Nueva Ecija was named by the Spanish colonisers after the small town of Écija, Spain. Its indigenous names, such as Pinagpanaan, meaning the place where the arrow hit - defining the precolonial artistry in archery in the area, were abolished and changed by the government during the post-colonial period after World War II, sparking outrage from scholars and indigenous communities. Nevertheless, the name-change of some municipalities into colonial names during the post-colonial period was continued by the national government.

The sprawling and varied geological features of the land now known as Nueva Ecija, includes plains, mountains and rivers, all the requisites for the birth and sustenance of life itself. The land's very first settlers came upon three mountain ranges to the East, North and West and vast southern plains. All these were sustained by a great flowing river, one whose earliest name was spoken in a now lost tongue, and which was called the Rio Grande de Pampanga by the Spanish people later on. The Great Pampanga River nourished wild, fruit-bearing trees, served as home to an abundance of fish and made possible lush, teeming woodlands that sheltered animals.[6] All these combined must have been paradise in whatever language for the land's earliest settlers, who were able to not only survive but thrive in the surrounding abundance, all within easy reach.

These first settlers included tribes of Ilongots (Egungot) or Italons, Abaca and Buquids.[7] Settlements were built along the banks following the river's undulations. The Ilongots, meaning people of the forest, were the fierce headhunters and animist tribes who occupied Carranglan and the mountainous terrain of Sierra Madre and Caraballo.[8] The head hunting communities were nestled along the riverbanks of Rio Grande's tributaries in the north. Abaca and Italon were subgroups of Ilongots meaning river settlers. Ilongots survived mainly by fishing and hunting. Food production was a secondary occupation. The agriculture-based community of Caraclans and Buquids[9] were settled in Bongabon and Pantabangan along the riverbanks of Rio Grande's tributaries in the northeast.[10]

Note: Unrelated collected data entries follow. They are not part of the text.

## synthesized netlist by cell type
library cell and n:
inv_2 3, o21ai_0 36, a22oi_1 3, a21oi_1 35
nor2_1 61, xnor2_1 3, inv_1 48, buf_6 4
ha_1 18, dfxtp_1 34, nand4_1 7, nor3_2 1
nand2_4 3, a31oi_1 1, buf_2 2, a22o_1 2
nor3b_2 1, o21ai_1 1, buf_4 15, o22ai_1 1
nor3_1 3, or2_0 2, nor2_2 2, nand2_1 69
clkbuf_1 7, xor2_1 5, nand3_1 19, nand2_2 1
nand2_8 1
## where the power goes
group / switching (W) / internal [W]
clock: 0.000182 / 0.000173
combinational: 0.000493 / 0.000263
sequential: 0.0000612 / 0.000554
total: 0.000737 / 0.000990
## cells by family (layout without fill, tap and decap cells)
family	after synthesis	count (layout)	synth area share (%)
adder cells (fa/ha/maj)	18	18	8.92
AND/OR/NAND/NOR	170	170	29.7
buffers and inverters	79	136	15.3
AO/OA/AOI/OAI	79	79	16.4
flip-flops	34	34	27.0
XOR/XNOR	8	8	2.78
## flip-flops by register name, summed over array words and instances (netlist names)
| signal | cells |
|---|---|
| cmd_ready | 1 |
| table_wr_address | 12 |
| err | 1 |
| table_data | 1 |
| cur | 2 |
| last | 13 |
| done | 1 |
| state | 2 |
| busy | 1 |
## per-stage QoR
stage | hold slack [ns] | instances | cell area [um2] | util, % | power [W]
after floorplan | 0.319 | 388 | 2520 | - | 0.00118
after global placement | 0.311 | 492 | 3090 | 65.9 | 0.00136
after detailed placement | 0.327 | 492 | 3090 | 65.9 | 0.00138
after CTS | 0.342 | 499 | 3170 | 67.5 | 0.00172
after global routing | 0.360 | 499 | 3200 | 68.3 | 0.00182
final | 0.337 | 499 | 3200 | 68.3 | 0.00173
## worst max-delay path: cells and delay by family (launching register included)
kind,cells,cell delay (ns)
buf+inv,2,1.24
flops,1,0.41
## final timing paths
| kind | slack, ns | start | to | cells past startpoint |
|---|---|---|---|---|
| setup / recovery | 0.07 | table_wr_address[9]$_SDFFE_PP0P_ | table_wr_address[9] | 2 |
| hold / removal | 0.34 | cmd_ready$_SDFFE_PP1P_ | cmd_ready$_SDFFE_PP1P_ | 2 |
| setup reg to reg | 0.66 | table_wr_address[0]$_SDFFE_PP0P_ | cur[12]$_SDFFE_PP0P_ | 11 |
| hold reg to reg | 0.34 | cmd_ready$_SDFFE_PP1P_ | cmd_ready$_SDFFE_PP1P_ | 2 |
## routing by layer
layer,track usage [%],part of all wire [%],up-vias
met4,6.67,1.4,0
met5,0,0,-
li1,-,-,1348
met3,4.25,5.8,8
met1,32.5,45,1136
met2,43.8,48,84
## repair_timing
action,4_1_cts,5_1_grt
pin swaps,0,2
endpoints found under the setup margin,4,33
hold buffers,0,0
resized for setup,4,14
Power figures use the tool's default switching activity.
[config.mk]
export PLATFORM = sky130hd
export DESIGN_NAME = ir_nec_tx
export DESIGN_NICKNAME = d
export VERILOG_FILES = /design/src/rtl/ir_nec_pkg.sv /design/src/rtl/ir_carrier_gen.sv /design/src/rtl/ir_nec_tx.sv
export SDC_FILE = /design/constraint.sdc
export NUM_CORES = 1
export LEC_CHECK = 0
export CAP_MARGIN = 20
export CORE_MARGIN = 5
export CORE_UTILIZATION = 45
export CTS_BUF_LIST = sky130_fd_sc_hd__clkbuf_4
export CTS_CLUSTER_DIAMETER = 120
export DETAILED_ROUTE_END_ITERATION = 8
export PLACE_DENSITY_LB_ADDON = 0.12
export SYNTH_ARGS = -nofsm -noshare
export SYNTH_HDL_FRONTEND = slang
export SYNTH_HIERARCHICAL = 1
export SYNTH_SLANG_ARGS = --single-unit
[constraint.sdc]
create_clock -name clk -period 3 [get_ports clk]
set_input_delay 0.6 -clock clk [delete_from_list [all_inputs] [get_ports clk]]
set_output_delay 0.6 -clock clk [all_outputs]
set_load 0.005 [all_outputs]
[src/rtl/ir_nec_pkg.sv]
// ir_nec_pkg: shared definitions for the NEC infrared transmitter.
//   - state_t and the ST_* FSM state encodings
//   - NEC segment lengths, in units of 562.5 us
//   - is_mark(): true for the states that drive the LED
//   - nec_frame(): builds the 32-bit payload that is sent LSB first
package ir_nec_pkg;

  typedef logic [2:0] state_t;

  localparam state_t ST_IDLE       = 3'd0;
  localparam state_t ST_LEAD_MARK  = 3'd1;
  localparam state_t ST_LEAD_SPACE = 3'd2;
  localparam state_t ST_BIT_MARK   = 3'd3;
  localparam state_t ST_BIT_SPACE  = 3'd4;
  localparam state_t ST_STOP_MARK  = 3'd5;
  localparam state_t ST_GAP        = 3'd6;

  // Segment lengths in units. They share the 5-bit width of the segment counter.
  localparam logic [4:0] LEAD_MARK_U  = 5'd16;
  localparam logic [4:0] LEAD_SPACE_U = 5'd8;
  localparam logic [4:0] RPT_SPACE_U  = 5'd4;
  localparam logic [4:0] ZERO_SPACE_U = 5'd1;
  localparam logic [4:0] ONE_SPACE_U  = 5'd3;
  localparam int unsigned BITS_N      = 32;
  localparam logic [7:0] FRAME_U      = 8'd192;

  function automatic logic is_mark(input state_t s);
    return (s == ST_LEAD_MARK) || (s == ST_BIT_MARK) || (s == ST_STOP_MARK);
  endfunction

  function automatic logic [31:0] nec_frame(input logic [7:0] addr, input logic [7:0] cmd);
    return {~cmd, cmd, ~addr, addr};
  endfunction

endpackage

[src/rtl/ir_carrier_gen.sv]
// ir_carrier_gen: square-wave carrier used for IR marks.
//   clk_i    system clock
//   reset_i  asynchronous active-high reset
//   clr_i    restart the carrier; the next level is 1 and the phase is 0
//   en_i     carrier running; when low, the level is held at 0
//   level_o  registered carrier level; it toggles every CARRIER_HALF cycles
module ir_carrier_gen #(
  parameter int unsigned CARRIER_HALF = 658
) (
  input  logic clk_i,
  input  logic reset_i,
  input  logic clr_i,
  input  logic en_i,
  output logic level_o
);

  localparam int unsigned PH_W = (CARRIER_HALF > 1) ? $clog2(CARRIER_HALF) : 1;
  localparam logic [PH_W-1:0] PH_LAST = PH_W'(CARRIER_HALF - 1);

  logic [PH_W-1:0] phase_q, phase_d;
  logic            level_q, level_d;

  // Next phase and next level: clear has priority, so each mark begins high
  always_comb begin
    phase_d = phase_q;
    level_d = level_q;
    if (clr_i) begin
      phase_d = '0;
      level_d = 1'b1;
    end else if (en_i) begin
      if (phase_q == PH_LAST) begin
        phase_d = '0;
        level_d = ~level_q;
      end else begin
        phase_d = phase_q + PH_W'(1);
        level_d = level_q;
      end
    end else begin
      phase_d = '0;
      level_d = 1'b0;
    end
  end

  // Phase and level registers
  always_ff @(posedge clk_i or posedge reset_i) begin
    if (reset_i) begin
      phase_q <= '0;
      level_q <= 1'b0;
    end else begin
      phase_q <= phase_d;
      level_q <= level_d;
    end
  end

  assign level_o = level_q;

endmodule

[src/rtl/ir_nec_tx.sv]
// ir_nec_tx: NEC-protocol infrared transmitter.
//   clk        system clock (single domain)
//   reset      asynchronous active-high reset
//   in_valid   request valid; it is accepted only while in_ready is high
//   in_ready   the block is idle and can take a request
//   in_repeat  send a repeat code; in_addr and in_cmd are not used for it
//   in_addr    NEC address
//   in_cmd     NEC command
//   ir_tx      LED drive; 1 = LED on
//   busy       a frame is in progress
//   done       one-cycle pulse on the cycle the block returns to idle
// Build option: define IR_NEC_TX_CARRIER_EN to modulate the marks with the
// CARRIER_HALF carrier. Without it, marks are a solid 1 (envelope only).
module ir_nec_tx
  import ir_nec_pkg::*;
#(
  parameter int unsigned UNIT_CYCLES  = 28125,
  parameter int unsigned CARRIER_HALF = 658
) (
  input  logic       clk,
  input  logic       reset,
  input  logic       in_valid,
  output logic       in_ready,
  input  logic       in_repeat,
  input  logic [7:0] in_addr,
  input  logic [7:0] in_cmd,
  output logic       ir_tx,
  output logic       busy,
  output logic       done
);

  localparam int unsigned UNIT_W = (UNIT_CYCLES > 1) ? $clog2(UNIT_CYCLES) : 1;
  localparam logic [UNIT_W-1:0] UNIT_LAST = UNIT_W'(UNIT_CYCLES - 1);

  state_t            state_q, state_d;
  logic [UNIT_W-1:0] unit_q, unit_d;
  logic [4:0]        seg_q, seg_d;
  logic [7:0]        frame_q, frame_d;
  logic [4:0]        bit_q, bit_d;
  logic [31:0]       shreg_q, shreg_d;
  logic              rpt_q, rpt_d;
  logic              in_ready_q, busy_q, done_q;

  logic       tick_s;
  logic       seg_end_s;
  logic [4:0] seg_dur_s;

  assign tick_s    = (state_q != ST_IDLE) && (unit_q == UNIT_LAST);
  assign seg_end_s = tick_s && (seg_q == (seg_dur_s - 5'd1));

  // Length of the current segment in units; idle and gap do not use it
  always_comb begin
    seg_dur_s = 5'd1;
    case (state_q)
      ST_LEAD_MARK:  seg_dur_s = LEAD_MARK_U;
      ST_LEAD_SPACE: seg_dur_s = rpt_q ? RPT_SPACE_U : LEAD_SPACE_U;
      ST_BIT_SPACE:  seg_dur_s = shreg_q[0] ? ONE_SPACE_U : ZERO_SPACE_U;
      default:       seg_dur_s = 5'd1;
    endcase
  end

  // Counters and next FSM state
  always_comb begin
    state_d = state_q;
    unit_d  = unit_q;
    seg_d   = seg_q;
    frame_d = frame_q;
    bit_d   = bit_q;
    shreg_d = shreg_q;
    rpt_d   = rpt_q;

    if (state_q != ST_IDLE) begin
      unit_d  = tick_s ? '0 : (unit_q + UNIT_W'(1));
      frame_d = tick_s ? (frame_q + 8'd1) : frame_q;
      seg_d   = seg_end_s ? 5'd0 : (tick_s ? (seg_q + 5'd1) : seg_q);
    end else begin
      unit_d  = unit_q;
      frame_d = frame_q;
      seg_d   = seg_q;
    end

    case (state_q)
      ST_IDLE: begin
        if (in_valid) begin
          state_d = ST_LEAD_MARK;
          shreg_d = nec_frame(in_addr, in_cmd);
          rpt_d   = in_repeat;
          unit_d  = '0;
          seg_d   = 5'd0;
          frame_d = 8'd0;
          bit_d   = 5'd0;
        end else begin
          state_d = ST_IDLE;
        end
      end
      ST_LEAD_MARK: begin
        if (seg_end_s) begin
          state_d = ST_LEAD_SPACE;
        end else begin
          state_d = ST_LEAD_MARK;
        end
      end
      ST_LEAD_SPACE: begin
        if (seg_end_s) begin
          state_d = rpt_q ? ST_STOP_MARK : ST_BIT_MARK;
        end else begin
          state_d = ST_LEAD_SPACE;
        end
      end
      ST_BIT_MARK: begin
        if (seg_end_s) begin
          state_d = ST_BIT_SPACE;
        end else begin
          state_d = ST_BIT_MARK;
        end
      end
      ST_BIT_SPACE: begin
        // The space length depends on shreg_q[0], so the shift happens only at its end
        if (seg_end_s) begin
          shreg_d = {1'b0, shreg_q[31:1]};
          bit_d   = bit_q + 5'd1;
          state_d = (bit_q == 5'(BITS_N - 1)) ? ST_STOP_MARK : ST_BIT_MARK;
        end else begin
          state_d = ST_BIT_SPACE;
        end
      end
      ST_STOP_MARK: begin
        if (seg_end_s) begin
          state_d = ST_GAP;
        end else begin
          state_d = ST_STOP_MARK;
        end
      end
      ST_GAP: begin
        // The gap pads every frame to the same total length, counted from the accept
        if (tick_s && (frame_q == (FRAME_U - 8'd1))) begin
          state_d = ST_IDLE;
        end else begin
          state_d = ST_GAP;
        end
      end
      default: state_d = ST_IDLE;
    endcase
  end

  // FSM, counters and registered handshake/status outputs
  always_ff @(posedge clk or posedge reset) begin
    if (reset) begin
      state_q    <= ST_IDLE;
      unit_q     <= '0;
      seg_q      <= 5'd0;
      frame_q    <= 8'd0;
      bit_q      <= 5'd0;
      shreg_q    <= 32'd0;
      rpt_q      <= 1'b0;
      in_ready_q <= 1'b1;
      busy_q     <= 1'b0;
      done_q     <= 1'b0;
    end else begin
      state_q    <= state_d;
      unit_q     <= unit_d;
      seg_q      <= seg_d;
      frame_q    <= frame_d;
      bit_q      <= bit_d;
      shreg_q    <= shreg_d;
      rpt_q      <= rpt_d;
      in_ready_q <= (state_d == ST_IDLE);
      busy_q     <= (state_d != ST_IDLE);
      done_q     <= (state_q == ST_GAP) && (state_d == ST_IDLE);
    end
  end

  assign in_ready = in_ready_q;
  assign busy     = busy_q;
  assign done     = done_q;

`ifdef IR_NEC_TX_CARRIER_EN
  logic car_clr_s, car_en_s, car_level_s;

  // The carrier restarts on the first cycle of every mark
  assign car_en_s  = is_mark(state_d);
  assign car_clr_s = is_mark(state_d) && !is_mark(state_q);

  ir_carrier_gen #(
    .CARRIER_HALF(CARRIER_HALF)
  ) u_carrier (
    .clk_i   (clk),
    .reset_i (reset),
    .clr_i   (car_clr_s),
    .en_i    (car_en_s),
    .level_o (car_level_s)
  );

  assign ir_tx = car_level_s;
`else
  logic mark_q;

  // Envelope-only drive: the LED is on for the whole of every mark
  always_ff @(posedge clk or posedge reset) begin
    if (reset) begin
      mark_q <= 1'b0;
    end else begin
      mark_q <= is_mark(state_d);
    end
  end

  assign ir_tx = mark_q;
`endif

endmodule
$ cat config.mk
export PLATFORM = sky130hd
export DESIGN_NAME = ssd_scan_driver
export DESIGN_NICKNAME = d
export VERILOG_FILES = /design/src/rtl/ssd_scan_driver.sv
export SDC_FILE = /design/constraint.sdc
export NUM_CORES = 1
export LEC_CHECK = 0
export CAP_MARGIN = 40
export CORE_UTILIZATION = 56
export CTS_CLUSTER_SIZE = 10
export DETAILED_ROUTE_END_ITERATION = 16
export PLACE_DENSITY = 0.91
export SKIP_LAST_GASP = 1
export SYNTH_ARGS = -nofsm -noshare
export SYNTH_HDL_FRONTEND = slang
export SYNTH_SLANG_ARGS = --single-unit
$ cat constraint.sdc
create_clock -name clk_in -period 3.6 [get_ports clk_in]
set_input_delay 0.36 -clock clk_in [delete_from_list [all_inputs] [get_ports clk_in]]
set_output_delay 0.36 -clock clk_in [all_outputs]
set_load 0.01 [all_outputs]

When the waves of Tagalog migrations took place between 300 and 200 B.C., intrepid travelers and traders set up settlements along Luzon's western coast. These early settlements formed the nucleus of the Pampango Empire that was consolidated by Balagtas. The flatlands of the southern portion of Upper Pampanga was a hospitable place for these new Tagalog settlers. The indigenous tribes were forced to take to the hills in the face of the Tagalogs' superior technology.[11]

Barter trade flourished among communities that settled along the great river. The constant riverside trading resulted in both a commercial and cultural exchange between the settlements in vast plains upstream of the Rio Grande de Pampanga. Settlements in Carranglan, Pantabangan, Bongabon and Puncan prospered and grew into more stable communities.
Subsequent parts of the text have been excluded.